### Task directions
Look below. Copy each line that has "cells" in it.

[Collected data entries]
<<<<
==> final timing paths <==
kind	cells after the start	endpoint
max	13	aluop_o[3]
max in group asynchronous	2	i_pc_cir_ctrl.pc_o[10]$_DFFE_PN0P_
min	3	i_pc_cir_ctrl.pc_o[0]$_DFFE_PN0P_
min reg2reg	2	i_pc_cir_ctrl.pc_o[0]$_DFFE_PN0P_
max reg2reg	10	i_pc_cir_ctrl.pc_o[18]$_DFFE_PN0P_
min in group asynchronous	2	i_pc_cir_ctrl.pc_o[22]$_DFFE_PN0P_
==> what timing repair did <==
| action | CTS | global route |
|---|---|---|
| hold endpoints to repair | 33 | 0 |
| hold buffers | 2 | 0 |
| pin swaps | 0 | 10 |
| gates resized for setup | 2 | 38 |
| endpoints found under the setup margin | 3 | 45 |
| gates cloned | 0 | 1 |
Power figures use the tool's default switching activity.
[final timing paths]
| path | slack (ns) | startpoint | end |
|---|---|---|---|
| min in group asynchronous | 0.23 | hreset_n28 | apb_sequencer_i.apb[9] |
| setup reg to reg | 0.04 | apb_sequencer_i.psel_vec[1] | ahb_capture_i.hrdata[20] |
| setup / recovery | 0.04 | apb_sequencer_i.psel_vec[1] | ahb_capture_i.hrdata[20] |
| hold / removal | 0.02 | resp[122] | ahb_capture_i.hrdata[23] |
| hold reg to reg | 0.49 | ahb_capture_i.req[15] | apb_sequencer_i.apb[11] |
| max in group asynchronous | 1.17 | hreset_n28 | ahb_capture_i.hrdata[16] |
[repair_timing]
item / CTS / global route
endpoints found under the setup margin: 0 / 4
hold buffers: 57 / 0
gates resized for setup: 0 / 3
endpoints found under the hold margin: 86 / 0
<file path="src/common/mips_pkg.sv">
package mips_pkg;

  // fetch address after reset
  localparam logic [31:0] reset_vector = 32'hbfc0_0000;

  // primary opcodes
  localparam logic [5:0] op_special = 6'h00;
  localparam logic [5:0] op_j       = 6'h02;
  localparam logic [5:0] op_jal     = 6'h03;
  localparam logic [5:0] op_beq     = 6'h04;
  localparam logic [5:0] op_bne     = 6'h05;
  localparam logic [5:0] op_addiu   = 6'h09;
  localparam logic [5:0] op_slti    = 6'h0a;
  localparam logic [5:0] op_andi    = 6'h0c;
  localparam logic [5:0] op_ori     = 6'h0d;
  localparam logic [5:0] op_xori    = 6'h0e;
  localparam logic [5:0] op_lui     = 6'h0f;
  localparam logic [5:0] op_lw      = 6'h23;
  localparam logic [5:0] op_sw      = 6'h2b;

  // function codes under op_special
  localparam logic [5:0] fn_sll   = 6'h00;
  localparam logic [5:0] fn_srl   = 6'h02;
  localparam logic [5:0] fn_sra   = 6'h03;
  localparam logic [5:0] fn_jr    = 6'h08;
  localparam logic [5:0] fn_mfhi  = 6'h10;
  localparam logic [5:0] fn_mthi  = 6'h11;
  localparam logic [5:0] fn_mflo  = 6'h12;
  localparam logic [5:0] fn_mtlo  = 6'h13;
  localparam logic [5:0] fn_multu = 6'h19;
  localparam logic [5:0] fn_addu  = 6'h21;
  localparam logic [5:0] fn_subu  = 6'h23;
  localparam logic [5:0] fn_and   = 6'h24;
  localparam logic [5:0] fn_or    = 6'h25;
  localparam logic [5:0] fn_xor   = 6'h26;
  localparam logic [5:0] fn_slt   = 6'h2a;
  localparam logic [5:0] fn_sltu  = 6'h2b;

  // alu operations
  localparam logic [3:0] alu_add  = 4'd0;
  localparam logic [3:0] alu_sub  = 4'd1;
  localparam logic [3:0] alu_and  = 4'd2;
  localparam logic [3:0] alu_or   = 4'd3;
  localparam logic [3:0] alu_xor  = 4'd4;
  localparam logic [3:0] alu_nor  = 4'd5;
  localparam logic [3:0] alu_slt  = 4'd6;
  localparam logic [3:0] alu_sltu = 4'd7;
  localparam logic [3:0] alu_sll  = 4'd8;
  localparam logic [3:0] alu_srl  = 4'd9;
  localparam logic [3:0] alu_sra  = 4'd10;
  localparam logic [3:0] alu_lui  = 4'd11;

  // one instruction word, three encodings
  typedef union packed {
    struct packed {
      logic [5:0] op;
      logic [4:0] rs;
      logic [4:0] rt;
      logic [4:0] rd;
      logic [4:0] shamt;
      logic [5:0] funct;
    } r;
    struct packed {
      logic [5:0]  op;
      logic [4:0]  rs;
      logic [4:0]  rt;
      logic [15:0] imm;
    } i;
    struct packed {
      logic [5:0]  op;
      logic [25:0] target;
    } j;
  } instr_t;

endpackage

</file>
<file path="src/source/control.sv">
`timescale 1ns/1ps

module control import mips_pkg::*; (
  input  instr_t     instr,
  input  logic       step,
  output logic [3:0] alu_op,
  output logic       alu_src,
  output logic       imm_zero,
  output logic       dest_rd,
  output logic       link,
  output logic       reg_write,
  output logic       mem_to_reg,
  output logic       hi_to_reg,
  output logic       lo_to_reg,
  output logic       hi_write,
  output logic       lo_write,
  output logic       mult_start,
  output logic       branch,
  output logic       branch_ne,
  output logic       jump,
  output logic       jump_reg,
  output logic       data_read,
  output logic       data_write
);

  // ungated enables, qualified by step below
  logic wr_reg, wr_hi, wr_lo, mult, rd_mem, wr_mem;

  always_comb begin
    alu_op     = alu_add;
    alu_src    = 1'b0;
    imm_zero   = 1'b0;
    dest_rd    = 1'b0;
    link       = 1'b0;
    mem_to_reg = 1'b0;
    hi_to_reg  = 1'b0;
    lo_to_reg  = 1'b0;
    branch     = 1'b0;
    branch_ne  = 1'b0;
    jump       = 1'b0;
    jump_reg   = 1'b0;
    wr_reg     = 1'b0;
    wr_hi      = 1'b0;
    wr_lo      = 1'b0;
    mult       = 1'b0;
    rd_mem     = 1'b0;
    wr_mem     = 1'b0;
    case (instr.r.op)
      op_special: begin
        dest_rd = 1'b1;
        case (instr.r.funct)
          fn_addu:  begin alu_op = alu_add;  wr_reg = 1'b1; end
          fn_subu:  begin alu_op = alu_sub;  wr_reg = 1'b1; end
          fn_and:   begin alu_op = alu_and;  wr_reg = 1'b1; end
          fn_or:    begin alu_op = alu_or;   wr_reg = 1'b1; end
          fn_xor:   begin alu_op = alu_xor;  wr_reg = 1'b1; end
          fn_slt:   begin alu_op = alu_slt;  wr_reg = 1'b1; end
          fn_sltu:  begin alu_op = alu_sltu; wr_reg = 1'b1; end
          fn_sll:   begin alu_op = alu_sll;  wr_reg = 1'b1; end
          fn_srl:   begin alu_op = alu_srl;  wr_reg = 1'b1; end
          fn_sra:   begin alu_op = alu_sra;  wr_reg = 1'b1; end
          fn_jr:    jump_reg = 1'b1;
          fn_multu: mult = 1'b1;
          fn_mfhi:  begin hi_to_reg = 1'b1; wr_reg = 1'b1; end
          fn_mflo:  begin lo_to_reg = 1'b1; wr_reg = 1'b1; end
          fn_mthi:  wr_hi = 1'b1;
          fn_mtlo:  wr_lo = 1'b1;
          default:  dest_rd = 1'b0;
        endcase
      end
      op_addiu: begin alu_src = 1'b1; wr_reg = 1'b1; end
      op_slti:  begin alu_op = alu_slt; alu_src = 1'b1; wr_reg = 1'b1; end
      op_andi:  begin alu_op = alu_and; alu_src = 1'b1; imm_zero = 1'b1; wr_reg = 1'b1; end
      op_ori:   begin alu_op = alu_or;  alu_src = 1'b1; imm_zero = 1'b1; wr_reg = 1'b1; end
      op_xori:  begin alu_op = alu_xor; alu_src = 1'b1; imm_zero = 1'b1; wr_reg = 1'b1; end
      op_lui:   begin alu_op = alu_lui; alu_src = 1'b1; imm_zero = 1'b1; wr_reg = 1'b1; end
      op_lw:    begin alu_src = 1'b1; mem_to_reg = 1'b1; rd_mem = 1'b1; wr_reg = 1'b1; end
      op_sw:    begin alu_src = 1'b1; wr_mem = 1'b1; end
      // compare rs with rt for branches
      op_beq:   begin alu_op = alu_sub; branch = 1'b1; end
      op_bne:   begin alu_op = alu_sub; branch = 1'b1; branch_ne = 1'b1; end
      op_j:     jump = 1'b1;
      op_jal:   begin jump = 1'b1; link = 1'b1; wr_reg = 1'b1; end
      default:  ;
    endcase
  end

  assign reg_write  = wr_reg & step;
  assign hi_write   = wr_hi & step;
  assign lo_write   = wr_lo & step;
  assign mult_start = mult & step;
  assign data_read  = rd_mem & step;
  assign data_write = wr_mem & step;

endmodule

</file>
>>>>
<<<<
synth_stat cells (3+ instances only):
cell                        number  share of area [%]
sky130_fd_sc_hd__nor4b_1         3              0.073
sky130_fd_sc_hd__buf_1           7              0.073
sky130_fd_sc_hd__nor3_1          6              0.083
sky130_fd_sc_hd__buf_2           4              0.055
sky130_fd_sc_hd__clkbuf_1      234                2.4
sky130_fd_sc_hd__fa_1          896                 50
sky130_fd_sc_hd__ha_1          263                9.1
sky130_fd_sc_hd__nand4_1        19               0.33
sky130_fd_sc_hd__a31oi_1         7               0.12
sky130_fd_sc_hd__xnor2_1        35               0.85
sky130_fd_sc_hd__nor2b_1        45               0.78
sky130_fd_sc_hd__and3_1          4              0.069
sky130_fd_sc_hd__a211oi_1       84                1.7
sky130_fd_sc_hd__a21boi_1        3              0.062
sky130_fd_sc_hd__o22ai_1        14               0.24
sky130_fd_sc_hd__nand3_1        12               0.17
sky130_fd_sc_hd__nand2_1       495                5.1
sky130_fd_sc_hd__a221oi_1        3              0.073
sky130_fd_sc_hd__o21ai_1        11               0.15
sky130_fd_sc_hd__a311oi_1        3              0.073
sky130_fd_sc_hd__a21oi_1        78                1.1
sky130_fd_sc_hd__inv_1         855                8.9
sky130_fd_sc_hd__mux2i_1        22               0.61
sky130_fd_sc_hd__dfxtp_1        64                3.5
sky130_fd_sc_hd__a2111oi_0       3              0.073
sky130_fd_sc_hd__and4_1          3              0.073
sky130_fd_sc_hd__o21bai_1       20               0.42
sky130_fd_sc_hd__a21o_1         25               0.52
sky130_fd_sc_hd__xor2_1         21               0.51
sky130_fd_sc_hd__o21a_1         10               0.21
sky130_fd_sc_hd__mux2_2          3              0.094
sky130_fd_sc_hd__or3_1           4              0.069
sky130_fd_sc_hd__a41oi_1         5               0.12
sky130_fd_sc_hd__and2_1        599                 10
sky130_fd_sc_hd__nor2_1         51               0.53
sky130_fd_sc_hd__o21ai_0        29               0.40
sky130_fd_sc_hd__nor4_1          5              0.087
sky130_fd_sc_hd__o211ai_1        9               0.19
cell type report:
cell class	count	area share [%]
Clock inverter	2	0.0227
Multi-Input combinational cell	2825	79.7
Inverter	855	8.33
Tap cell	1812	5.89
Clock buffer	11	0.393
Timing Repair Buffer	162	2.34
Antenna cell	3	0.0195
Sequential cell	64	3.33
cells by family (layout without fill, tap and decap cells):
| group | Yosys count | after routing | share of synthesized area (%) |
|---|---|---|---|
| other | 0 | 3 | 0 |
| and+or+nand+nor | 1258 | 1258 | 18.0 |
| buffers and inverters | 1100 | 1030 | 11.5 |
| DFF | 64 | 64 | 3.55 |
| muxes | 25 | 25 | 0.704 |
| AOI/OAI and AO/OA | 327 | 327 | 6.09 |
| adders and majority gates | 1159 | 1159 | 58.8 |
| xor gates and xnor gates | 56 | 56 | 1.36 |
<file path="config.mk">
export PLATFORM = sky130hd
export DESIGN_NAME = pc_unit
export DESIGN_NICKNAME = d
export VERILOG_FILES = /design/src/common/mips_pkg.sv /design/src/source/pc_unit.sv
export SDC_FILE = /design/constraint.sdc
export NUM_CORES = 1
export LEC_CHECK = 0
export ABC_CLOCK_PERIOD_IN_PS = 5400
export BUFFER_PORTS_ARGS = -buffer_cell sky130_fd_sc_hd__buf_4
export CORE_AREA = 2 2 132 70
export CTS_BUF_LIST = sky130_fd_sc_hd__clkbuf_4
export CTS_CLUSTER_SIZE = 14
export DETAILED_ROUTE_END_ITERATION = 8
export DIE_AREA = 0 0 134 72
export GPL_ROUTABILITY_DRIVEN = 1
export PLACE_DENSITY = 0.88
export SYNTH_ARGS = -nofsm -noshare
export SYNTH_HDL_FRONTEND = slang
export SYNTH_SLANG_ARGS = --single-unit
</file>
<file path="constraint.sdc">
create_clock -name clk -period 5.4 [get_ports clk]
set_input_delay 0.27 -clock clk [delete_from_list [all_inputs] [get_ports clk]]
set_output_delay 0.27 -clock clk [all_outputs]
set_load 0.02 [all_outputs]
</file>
>>>>
### Exercise answer
kind	cells after the start	endpoint
synth_stat cells (3+ instances only):
cells by family (layout without fill, tap and decap cells):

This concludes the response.